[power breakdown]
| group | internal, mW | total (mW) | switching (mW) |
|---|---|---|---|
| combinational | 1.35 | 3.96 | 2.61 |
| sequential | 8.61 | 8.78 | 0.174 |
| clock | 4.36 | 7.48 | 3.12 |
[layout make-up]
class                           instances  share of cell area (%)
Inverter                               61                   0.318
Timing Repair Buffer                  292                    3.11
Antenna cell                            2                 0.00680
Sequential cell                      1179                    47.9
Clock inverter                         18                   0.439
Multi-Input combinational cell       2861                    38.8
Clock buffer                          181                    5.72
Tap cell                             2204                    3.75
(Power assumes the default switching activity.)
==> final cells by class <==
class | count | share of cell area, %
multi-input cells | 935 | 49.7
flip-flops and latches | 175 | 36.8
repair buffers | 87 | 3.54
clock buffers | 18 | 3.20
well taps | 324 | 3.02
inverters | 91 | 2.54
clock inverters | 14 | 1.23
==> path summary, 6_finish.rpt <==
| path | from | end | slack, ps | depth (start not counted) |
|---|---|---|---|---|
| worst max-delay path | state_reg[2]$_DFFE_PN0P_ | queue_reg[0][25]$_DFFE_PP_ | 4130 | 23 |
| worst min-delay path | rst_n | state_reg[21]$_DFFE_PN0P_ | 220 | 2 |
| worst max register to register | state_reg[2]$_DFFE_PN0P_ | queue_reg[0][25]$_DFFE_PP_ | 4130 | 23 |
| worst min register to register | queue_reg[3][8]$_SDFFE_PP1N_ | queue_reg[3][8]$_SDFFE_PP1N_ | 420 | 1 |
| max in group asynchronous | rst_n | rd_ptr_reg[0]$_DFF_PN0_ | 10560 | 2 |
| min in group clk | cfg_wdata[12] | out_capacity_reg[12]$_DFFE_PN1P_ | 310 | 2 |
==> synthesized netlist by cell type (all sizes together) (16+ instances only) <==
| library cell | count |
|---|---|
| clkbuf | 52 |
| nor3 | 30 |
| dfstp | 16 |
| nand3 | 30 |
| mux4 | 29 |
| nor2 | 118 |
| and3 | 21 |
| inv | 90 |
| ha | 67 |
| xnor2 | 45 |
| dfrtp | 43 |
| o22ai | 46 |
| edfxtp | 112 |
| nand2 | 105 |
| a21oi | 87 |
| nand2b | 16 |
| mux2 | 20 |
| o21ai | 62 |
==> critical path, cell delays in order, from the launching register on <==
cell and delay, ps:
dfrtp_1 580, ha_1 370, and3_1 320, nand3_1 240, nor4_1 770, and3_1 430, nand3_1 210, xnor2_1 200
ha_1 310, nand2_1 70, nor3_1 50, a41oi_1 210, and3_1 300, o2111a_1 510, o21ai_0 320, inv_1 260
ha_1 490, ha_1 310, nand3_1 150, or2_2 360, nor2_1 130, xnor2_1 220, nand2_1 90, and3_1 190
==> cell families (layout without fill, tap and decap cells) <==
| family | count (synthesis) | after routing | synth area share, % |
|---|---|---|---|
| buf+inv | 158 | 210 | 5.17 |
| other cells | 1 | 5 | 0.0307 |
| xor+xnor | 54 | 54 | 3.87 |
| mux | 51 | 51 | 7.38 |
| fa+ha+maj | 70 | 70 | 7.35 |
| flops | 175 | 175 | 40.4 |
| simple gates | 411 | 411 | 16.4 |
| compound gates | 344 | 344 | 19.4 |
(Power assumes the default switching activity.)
**src/ndrm_pkg.sv**
```systemverilog
// ----------------------------------------------------------------------------
// ndrm_pkg
// Shared types and constants of the descriptor ring manager: command and
// status codes, descriptor word bit positions and the register set.
// ----------------------------------------------------------------------------
package ndrm_pkg;

   // ring depths
   localparam int TX_RING_DEPTH_DEF = 64;
   localparam int RX_RING_DEPTH_DEF = 64;

   // field widths
   localparam int CMD_W    = 2;
   localparam int LEN_W    = 14;
   localparam int WORD_W   = 32;
   localparam int CAP_W    = 16;
   localparam int STAT_W   = 3;
   localparam int ENTRY_W  = 6;
   localparam int CSR_IDX_W = 2;

   // commands
   localparam logic [CMD_W-1:0] CMD_SEND    = 2'd0;
   localparam logic [CMD_W-1:0] CMD_REAP    = 2'd1;
   localparam logic [CMD_W-1:0] CMD_RECEIVE = 2'd2;

   // result status codes
   localparam logic [STAT_W-1:0] STAT_OK        = 3'd0;
   localparam logic [STAT_W-1:0] STAT_NOT_READY = 3'd1;
   localparam logic [STAT_W-1:0] STAT_BAD_LEN   = 3'd2;
   localparam logic [STAT_W-1:0] STAT_FULL      = 3'd3;
   localparam logic [STAT_W-1:0] STAT_OWNED     = 3'd4;
   localparam logic [STAT_W-1:0] STAT_NONE      = 3'd5;

   // register indexes
   localparam logic [CSR_IDX_W-1:0] CSR_ENABLE         = 2'd0;
   localparam logic [CSR_IDX_W-1:0] CSR_PAD_LENGTH     = 2'd1;
   localparam logic [CSR_IDX_W-1:0] CSR_TX_MAX_LENGTH  = 2'd2;
   localparam logic [CSR_IDX_W-1:0] CSR_RX_BUFFER_SIZE = 2'd3;

   // register reset values
   localparam logic [LEN_W-1:0] PAD_LENGTH_RST     = 14'd60;
   localparam logic [LEN_W-1:0] TX_MAX_LENGTH_RST  = 14'd2048;
   localparam logic [LEN_W-1:0] RX_BUFFER_SIZE_RST = 14'd2048;

   // frame limits
   localparam logic [LEN_W-1:0] MIN_FRAME = 14'd14;
   localparam logic [LEN_W-1:0] CRC_BYTES = 14'd4;

   // descriptor word bits
   localparam int BIT_OWN   = 31;
   localparam int BIT_EOR   = 30;
   localparam int BIT_FIRST = 29;
   localparam int BIT_LAST  = 28;
   localparam int BIT_RXERR = 21;

   typedef struct packed {
      logic             enable;
      logic [LEN_W-1:0] pad_length;
      logic [LEN_W-1:0] tx_max_length;
      logic [LEN_W-1:0] rx_buffer_size;
   } cfg_type;

   typedef enum logic {
      S_IDLE,
      S_EXEC
   } state_type;

endpackage

```
**src/ndrm_csr_regs.sv**
```systemverilog
// ----------------------------------------------------------------------------
// ndrm_csr_regs
// Configuration register file, written through the csr channel.
// ----------------------------------------------------------------------------
module ndrm_csr_regs
   import ndrm_pkg::*;
(
   input  logic                 clock,
   input  logic                 reset,
   input  logic                 csr_valid,
   output logic                 csr_ready,
   input  logic [CSR_IDX_W-1:0] csr_index,
   input  logic [WORD_W-1:0]    csr_wdata,
   output cfg_type              cfg
);

   cfg_type cfg_ff;
   cfg_type cfg_in;

   assign csr_ready = 1'b1;
   assign cfg       = cfg_ff;

   // register decode
   always_comb begin
      cfg_in = cfg_ff;
      if (csr_valid) begin
         case (csr_index)
            CSR_ENABLE:         cfg_in.enable         = csr_wdata[0];
            CSR_PAD_LENGTH:     cfg_in.pad_length     = csr_wdata[LEN_W-1:0];
            CSR_TX_MAX_LENGTH:  cfg_in.tx_max_length  = csr_wdata[LEN_W-1:0];
            CSR_RX_BUFFER_SIZE: cfg_in.rx_buffer_size = csr_wdata[LEN_W-1:0];
            default:            cfg_in = cfg_ff;
         endcase
      end
   end

   always_ff @(posedge clock) begin
      if (reset) begin
         cfg_ff.enable         <= 1'b0;
         cfg_ff.pad_length     <= PAD_LENGTH_RST;
         cfg_ff.tx_max_length  <= TX_MAX_LENGTH_RST;
         cfg_ff.rx_buffer_size <= RX_BUFFER_SIZE_RST;
      end else begin
         cfg_ff <= cfg_in;
      end
   end

endmodule

```
**src/ndrm_busy_ram.sv**
```systemverilog
// ----------------------------------------------------------------------------
// ndrm_busy_ram
// One-bit-wide synchronous memory holding the transmit entry busy flags,
// one write port and one read port with registered read data.
// ----------------------------------------------------------------------------
module ndrm_busy_ram
   import ndrm_pkg::*;
#(
   parameter int DEPTH = TX_RING_DEPTH_DEF,
   parameter int AW    = $clog2(DEPTH)
) (
   input  logic          clock,
   input  logic          wr_en,
   input  logic [AW-1:0] wr_addr,
   input  logic          wr_data,
   input  logic          rd_en,
   input  logic [AW-1:0] rd_addr,
   output logic          rd_data
);

   logic mem [DEPTH];
   logic rd_data_ff;

   assign rd_data = rd_data_ff;

   // write port
   always_ff @(posedge clock) begin
      if (wr_en) begin
         mem[wr_addr] <= wr_data;
      end
   end

   // read port, data held until the next read
   always_ff @(posedge clock) begin
      if (rd_en) begin
         rd_data_ff <= mem[rd_addr];
      end
   end

endmodule

```
**src/nic_descriptor_ring_manager.sv**
```systemverilog
// ----------------------------------------------------------------------------
// nic_descriptor_ring_manager
// Transmit and receive descriptor ring bookkeeping: send, reap and receive
// commands against a busy-flag memory and three ring indexes.
// ----------------------------------------------------------------------------
//   channel | direction | handshake             | payload
//   req     | in        | req_valid / req_ready | command, frame_length,
//           |           |                       | desc_status, max_length
//   rsp     | out       | rsp_valid / rsp_ready | status, entry, desc_word, length
//   csr     | in        | csr_valid / csr_ready | csr_index, csr_wdata
//
// A request is accepted in the idle state, where the busy-flag memory is read
// at the accepting edge; the result is formed and written back in the execute
// step, and no new request is taken until that step is done.
// After reset the busy memory is cleared entry by entry, during which
// req_ready is low; csr writes are taken at any time.
// A stalled response holds the result; the next request is still accepted
// and waits in the execute step until the response register is free.
// ----------------------------------------------------------------------------
module nic_descriptor_ring_manager
   import ndrm_pkg::*;
#(
   parameter int TX_RING_DEPTH = TX_RING_DEPTH_DEF,
   parameter int RX_RING_DEPTH = RX_RING_DEPTH_DEF
) (
   input  logic                 clock,
   input  logic                 reset,
   // request channel
   input  logic                 req_valid,
   output logic                 req_ready,
   input  logic [CMD_W-1:0]     req_command,
   input  logic [LEN_W-1:0]     req_frame_length,
   input  logic [WORD_W-1:0]    req_desc_status,
   input  logic [CAP_W-1:0]     req_max_length,
   // response channel
   output logic                 rsp_valid,
   input  logic                 rsp_ready,
   output logic [STAT_W-1:0]    rsp_status,
   output logic [ENTRY_W-1:0]   rsp_entry,
   output logic [WORD_W-1:0]    rsp_desc_word,
   output logic [LEN_W-1:0]     rsp_length,
   // configuration channel
   input  logic                 csr_valid,
   output logic                 csr_ready,
   input  logic [CSR_IDX_W-1:0] csr_index,
   input  logic [WORD_W-1:0]    csr_wdata
);

   localparam int TW = $clog2(TX_RING_DEPTH);
   localparam int RW = $clog2(RX_RING_DEPTH);
   localparam logic [TW-1:0] TX_LAST = TW'(TX_RING_DEPTH - 1);
   localparam logic [RW-1:0] RX_LAST = RW'(RX_RING_DEPTH - 1);

   cfg_type cfg;

   state_type state_ff, state_in;

   logic [TW-1:0] tx_producer_ff, tx_producer_in;
   logic [TW-1:0] tx_cleanup_ff, tx_cleanup_in;
   logic [RW-1:0] rx_consumer_ff, rx_consumer_in;

   logic          clearing_ff, clearing_in;
   logic [TW-1:0] clear_idx_ff, clear_idx_in;

   // captured request
   logic [CMD_W-1:0]  cmd_ff;
   logic [LEN_W-1:0]  flen_ff;
   logic [WORD_W-1:0] dstat_ff;
   logic [CAP_W-1:0]  cap_ff;

   // response register
   logic              rsp_valid_ff, rsp_valid_in;
   logic [STAT_W-1:0] rsp_status_ff, rsp_status_in;
   logic [ENTRY_W-1:0] rsp_entry_ff, rsp_entry_in;
   logic [WORD_W-1:0] rsp_desc_word_ff, rsp_desc_word_in;
   logic [LEN_W-1:0]  rsp_length_ff, rsp_length_in;

   // busy memory ports
   logic          busy_rd;
   logic          busy_wr_en, exec_wr_en;
   logic [TW-1:0] busy_wr_addr;
   logic          busy_wr_data, exec_wr_data;
   logic          req_accept;
   logic          rsp_free;
   logic          exec_fire;

   // receive length path
   logic [LEN_W-1:0] rx_len_raw;
   logic [LEN_W-1:0] rx_len_crc;
   logic [LEN_W-1:0] plen;

   ndrm_csr_regs u_csr (
      .clock     (clock),
      .reset     (reset),
      .csr_valid (csr_valid),
      .csr_ready (csr_ready),
      .csr_index (csr_index),
      .csr_wdata (csr_wdata),
      .cfg       (cfg)
   );

   // clearing pass owns the write port until done
   assign busy_wr_en   = clearing_ff | exec_wr_en;
   assign busy_wr_addr = clearing_ff ? clear_idx_ff
                         : ((cmd_ff == CMD_REAP) ? tx_cleanup_ff : tx_producer_ff);
   assign busy_wr_data = clearing_ff ? 1'b0 : exec_wr_data;

   ndrm_busy_ram #(
      .DEPTH (TX_RING_DEPTH),
      .AW    (TW)
   ) u_busy_ram (
      .clock   (clock),
      .wr_en   (busy_wr_en),
      .wr_addr (busy_wr_addr),
      .wr_data (busy_wr_data),
      .rd_en   (req_accept),
      .rd_addr ((req_command == CMD_REAP) ? tx_cleanup_ff : tx_producer_ff),
      .rd_data (busy_rd)
   );

   assign req_ready  = (state_ff == S_IDLE) & ~clearing_ff;
   assign req_accept = req_valid & req_ready;
   assign rsp_free   = ~rsp_valid_ff | rsp_ready;
   assign exec_fire  = (state_ff == S_EXEC) & rsp_free;

   assign rsp_valid     = rsp_valid_ff;
   assign rsp_status    = rsp_status_ff;
   assign rsp_entry     = rsp_entry_ff;
   assign rsp_desc_word = rsp_desc_word_ff;
   assign rsp_length    = rsp_length_ff;

   // receive length: crc strip on good frames, then clamp to capacity
   assign rx_len_raw = dstat_ff[LEN_W-1:0];
   always_comb begin
      if (dstat_ff[BIT_RXERR] || (rx_len_raw == '0)) begin
         rx_len_crc = '0;
      end else if (rx_len_raw >= CRC_BYTES) begin
         rx_len_crc = rx_len_raw - CRC_BYTES;
      end else begin
         rx_len_crc = rx_len_raw;
      end
   end

   // transmit padding
   assign plen = (flen_ff < cfg.pad_length) ? cfg.pad_length : flen_ff;

   // clearing pass sequencing
   always_comb begin
      clearing_in  = clearing_ff;
      clear_idx_in = clear_idx_ff;
      if (clearing_ff) begin
         if (clear_idx_ff == TX_LAST) begin
            clearing_in = 1'b0;
         end else begin
            clear_idx_in = clear_idx_ff + 1'b1;
         end
      end
   end

   // next state, execute step and response load
   always_comb begin
      state_in         = state_ff;
      tx_producer_in   = tx_producer_ff;
      tx_cleanup_in    = tx_cleanup_ff;
      rx_consumer_in   = rx_consumer_ff;
      exec_wr_en       = 1'b0;
      exec_wr_data     = 1'b0;
      rsp_valid_in     = rsp_valid_ff & ~rsp_ready;
      rsp_status_in    = rsp_status_ff;
      rsp_entry_in     = rsp_entry_ff;
      rsp_desc_word_in = rsp_desc_word_ff;
      rsp_length_in    = rsp_length_ff;

      case (state_ff)
         S_IDLE: begin
            if (req_accept) begin
               state_in = S_EXEC;
            end
         end
         S_EXEC: begin
            if (exec_fire) begin
               state_in         = S_IDLE;
               rsp_valid_in     = 1'b1;
               rsp_status_in    = STAT_NONE;
               rsp_entry_in     = '0;
               rsp_desc_word_in = '0;
               rsp_length_in    = '0;
               if (!cfg.enable) begin
                  rsp_status_in = STAT_NOT_READY;
               end else begin
                  case (cmd_ff)
                     CMD_SEND: begin
                        rsp_entry_in = ENTRY_W'(tx_producer_ff);
                        if ((flen_ff < MIN_FRAME) || (flen_ff > cfg.tx_max_length)) begin
                           rsp_status_in = STAT_BAD_LEN;
                        end else if (busy_rd) begin
                           rsp_status_in = STAT_FULL;
                        end else begin
                           rsp_status_in                 = STAT_OK;
                           rsp_length_in                 = plen;
                           rsp_desc_word_in[LEN_W-1:0]   = plen;
                           rsp_desc_word_in[BIT_OWN]     = 1'b1;
                           rsp_desc_word_in[BIT_FIRST]   = 1'b1;
                           rsp_desc_word_in[BIT_LAST]    = 1'b1;
                           rsp_desc_word_in[BIT_EOR]     = (tx_producer_ff == TX_LAST);
                           exec_wr_en                    = 1'b1;
                           exec_wr_data                  = 1'b1;
                           tx_producer_in = (tx_producer_ff == TX_LAST) ? '0
                                            : tx_producer_ff + 1'b1;
                        end
                     end
                     CMD_REAP: begin
                        rsp_entry_in = ENTRY_W'(tx_cleanup_ff);
                        if (!busy_rd) begin
                           rsp_status_in = STAT_NONE;
                        end else if (dstat_ff[BIT_OWN]) begin
                           rsp_status_in = STAT_OWNED;
                        end else begin
                           rsp_status_in = STAT_OK;
                           exec_wr_en    = 1'b1;
                           exec_wr_data  = 1'b0;
                           tx_cleanup_in = (tx_cleanup_ff == TX_LAST) ? '0
                                           : tx_cleanup_ff + 1'b1;
                        end
                     end
                     CMD_RECEIVE: begin
                        rsp_entry_in = ENTRY_W'(rx_consumer_ff);
                        if (cap_ff == '0) begin
                           rsp_status_in = STAT_BAD_LEN;
                        end else if (dstat_ff[BIT_OWN]) begin
                           rsp_status_in = STAT_OWNED;
                        end else begin
                           rsp_status_in = STAT_OK;
                           rsp_length_in = ({2'b00, rx_len_crc} > cap_ff)
                                           ? cap_ff[LEN_W-1:0] : rx_len_crc;
                           rsp_desc_word_in[LEN_W-1:0] = cfg.rx_buffer_size;
                           rsp_desc_word_in[BIT_OWN]   = 1'b1;
                           rsp_desc_word_in[BIT_EOR]   = (rx_consumer_ff == RX_LAST);
                           rx_consumer_in = (rx_consumer_ff == RX_LAST) ? '0
                                            : rx_consumer_ff + 1'b1;
                        end
                     end
                     default: begin
                        rsp_status_in = STAT_NONE;
                     end
                  endcase
               end
            end
         end
         default: begin
            state_in = S_IDLE;
         end
      endcase
   end

   // control registers
   always_ff @(posedge clock) begin
      if (reset) begin
         state_ff       <= S_IDLE;
         tx_producer_ff <= '0;
         tx_cleanup_ff  <= '0;
         rx_consumer_ff <= '0;
         clearing_ff    <= 1'b1;
         clear_idx_ff   <= '0;
         rsp_valid_ff   <= 1'b0;
      end else begin
         state_ff       <= state_in;
         tx_producer_ff <= tx_producer_in;
         tx_cleanup_ff  <= tx_cleanup_in;
         rx_consumer_ff <= rx_consumer_in;
         clearing_ff    <= clearing_in;
         clear_idx_ff   <= clear_idx_in;
         rsp_valid_ff   <= rsp_valid_in;
      end
   end

   // request capture and response payload
   always_ff @(posedge clock) begin
      if (req_accept) begin
         cmd_ff   <= req_command;
         flen_ff  <= req_frame_length;
         dstat_ff <= req_desc_status;
         cap_ff   <= req_max_length;
      end
      rsp_status_ff    <= rsp_status_in;
      rsp_entry_ff     <= rsp_entry_in;
      rsp_desc_word_ff <= rsp_desc_word_in;
      rsp_length_ff    <= rsp_length_in;
   end

endmodule

```
**config.mk**
```make
export PLATFORM = sky130hd
export DESIGN_NAME = nic_descriptor_ring_manager
export DESIGN_NICKNAME = d
export VERILOG_FILES = /design/src/ndrm_pkg.sv /design/src/ndrm_csr_regs.sv /design/src/ndrm_busy_ram.sv /design/src/nic_descriptor_ring_manager.sv
export SDC_FILE = /design/constraint.sdc
export NUM_CORES = 1
export LEC_CHECK = 0
export ABC_AREA = 0
export BUFFER_PORTS_ARGS = -buffer_cell sky130_fd_sc_hd__buf_2
export CAP_MARGIN = 20
export CELL_PAD_IN_SITES_DETAIL_PLACEMENT = 0
export CELL_PAD_IN_SITES_GLOBAL_PLACEMENT = 2
export CORE_MARGIN = 5
export CORE_UTILIZATION = 40
export DETAILED_ROUTE_END_ITERATION = 10
export GPL_ROUTABILITY_DRIVEN = 0
export HOLD_SLACK_MARGIN = 0.15
export PLACE_DENSITY_LB_ADDON = 0.1
export SLEW_MARGIN = 10
export SYNTH_ARGS = -nofsm -noshare
export SYNTH_HDL_FRONTEND = slang
export SYNTH_SLANG_ARGS = --single-unit
```
**constraint.sdc**
```tcl
create_clock -name clock -period 13.1 [get_ports clock]
set_input_delay 2.62 -clock clock [delete_from_list [all_inputs] [get_ports clock]]
set_output_delay 2.62 -clock clock [all_outputs]
set_load 0.005 [all_outputs]
```
-- Yosys cells after proc, flatten, opt, wreduce, memory -nomap -nowiden
Memories as Yosys holds them, arrays and structs flattened. A register that Yosys moved wholly into a read port is not among the register bits.
Cells that the tools add are included.
- bits of input ports: 103
- output and inout port bits: 58
- RAM bits: 64
- register bits after elaboration: 175
- word-level logic and storage cells: 126
- memories kept: 1
- memories (memory ; words ; width ; rd ports ; clocked after memory_dff ; wr ports ; RTL line ; text):
    u_busy_ram.mem ; 64 ; 1 ; 1 ; 1 ; 1 ; ndrm_busy_ram.sv:21 ; logic mem [DEPTH];
- bitwise gates (word level): 17
- equality and inequality tests: 10
- reduce and logical (&&, ||, !) cells: 16
- muxes and demuxes: 52
- add/sub/neg operators: 5
- magnitude comparators: 5
- operators by type and width (cell ; count):
    $mux 14 ; 10
    $pmux 14 s2 ; 2
    $mux 6 ; 6
    $add 6x1->6 const B ; 4
    $eq 6x6->1 const B ; 4
    $mux 1 ; 20
    $pmux 6 s3 ; 1
    $reduce_and 6->1 ; 3
    $gt 14x16->1 ; 1
    $logic_not 16->1 ; 1
    $ge 14x3->1 const B ; 1
    $gt 14x14->1 ; 1
    $logic_not 14->1 ; 1
    $lt 14x14->1 ; 1
    $lt 14x4->1 const B ; 1
    $sub 14x3->14 const B ; 1
    $reduce_and 2->1 ; 6
    $not 1->1 ; 11
    $mux 3 ; 3
    $pmux 3 s3 ; 1
    $mux 2 ; 4
    $mux 4 ; 2
    $eq 2x1->1 const B ; 3
    $eq 2x2->1 const B ; 3
    7 further kinds ; 14

-- Depth between registers and ports, before layout
Gate-level depths: netlist of run 1.
- word-level depth: 10
- depth in mapped cells: 17
- gate-level depth less buffers: 16

-- By module
Synthesis of run 1 repeated with hierarchy kept, for this count alone.
- cells, all modules: 1015
- area, all modules: 11402.2 um^2
- modules (own cells, without submodules) (module ; sequential area each (um^2) ; cells an instance ; area an instance (um^2) ; instances):
    nic_descriptor_ring_manager ; 3183.1 ; 645 ; 6681.4 ; 1
    ndrm_busy_ram ; 1951.9 ; 205 ; 2946.6 ; 1
    ndrm_csr_regs ; 860.8 ; 165 ; 1774.2 ; 1

-- Worst setup path before layout of run 1
No wires, ideal clock.
- path type: input port to flip-flop
- from: input rsp_ready
- to: memory u_busy_ram.mem[0] (data pin)
- stages on the path: 5
- setup time: 0.681 ns
- arrival time: 5.729 ns
- slack: 6.690 ns
- path buffers: 1
- cell sequence: nand2b_1 -> nand3_1 -> or2_0 -> clkbuf_1 -> nor3_1
- longest elaborated chain between the ends: 5
- ends and longest elaborated chain (element ; RTL line ; text):
    start, declared ; nic_descriptor_ring_manager.sv:37 ; input logic rsp_ready,
    $or 1x1->1 ; nic_descriptor_ring_manager.sv:123 ; assign rsp_free = ~rsp_valid_ff | rsp_ready;
    $and 1x1->1 ; nic_descriptor_ring_manager.sv:124 ; assign exec_fire = (state_ff == S_EXEC) & rsp_free;
    $mux 1 ; nic_descriptor_ring_manager.sv:181 ; if (exec_fire) begin
    $mux 1 ; nic_descriptor_ring_manager.sv:174 ; case (state_ff)
    $mux 1 ; nic_descriptor_ring_manager.sv:106 ; assign busy_wr_data = clearing_ff ? 1'b0 : exec_wr_data;
    net busy_wr_data ; nic_descriptor_ring_manager.sv:82 ; logic busy_wr_data, exec_wr_data;
    end, declared ; ndrm_busy_ram.sv:21 ;
The timed path passes the listed nets, and every way through them passes these cells.

-- Final worst setup path of run 1
- from: input req_command[1]
- to: register u_busy_ram.rd_data_ff (netlist: u_busy_ram.rd_data) (read register of u_busy_ram.mem) (data pin)
- longest elaborated chain between the ends: 2
- ends and longest elaborated chain (element ; RTL line ; text):
    start, declared ; nic_descriptor_ring_manager.sv:31 ; input logic [CMD_W-1:0] req_command,
    $eq 2x1->1 ; nic_descriptor_ring_manager.sv:117 ; .rd_addr ((req_command == CMD_REAP) ? tx_cleanup_ff : tx_producer_ff),
    $mux 6 ; nic_descriptor_ring_manager.sv:117 ;
    end, declared ; ndrm_busy_ram.sv:22 ; logic rd_data_ff;
No other way between the ends.
A chain may end at the register's enable or synchronous reset.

_TASK TO COMPLETE_
Start with the line above that contains "dfrtp_1 580, ha_1" and end with the line that contains "344 | 19.4 |". Write out those lines exactly, and only those.

_EXPECTED ANSWER_
dfrtp_1 580, ha_1 370, and3_1 320, nand3_1 240, nor4_1 770, and3_1 430, nand3_1 210, xnor2_1 200
ha_1 310, nand2_1 70, nor3_1 50, a41oi_1 210, and3_1 300, o2111a_1 510, o21ai_0 320, inv_1 260
ha_1 490, ha_1 310, nand3_1 150, or2_2 360, nor2_1 130, xnor2_1 220, nand2_1 90, and3_1 190
==> cell families (layout without fill, tap and decap cells) <==
| family | count (synthesis) | after routing | synth area share, % |
|---|---|---|---|
| buf+inv | 158 | 210 | 5.17 |
| other cells | 1 | 5 | 0.0307 |
| xor+xnor | 54 | 54 | 3.87 |
| mux | 51 | 51 | 7.38 |
| fa+ha+maj | 70 | 70 | 7.35 |
| flops | 175 | 175 | 40.4 |
| simple gates | 411 | 411 | 16.4 |
| compound gates | 344 | 344 | 19.4 |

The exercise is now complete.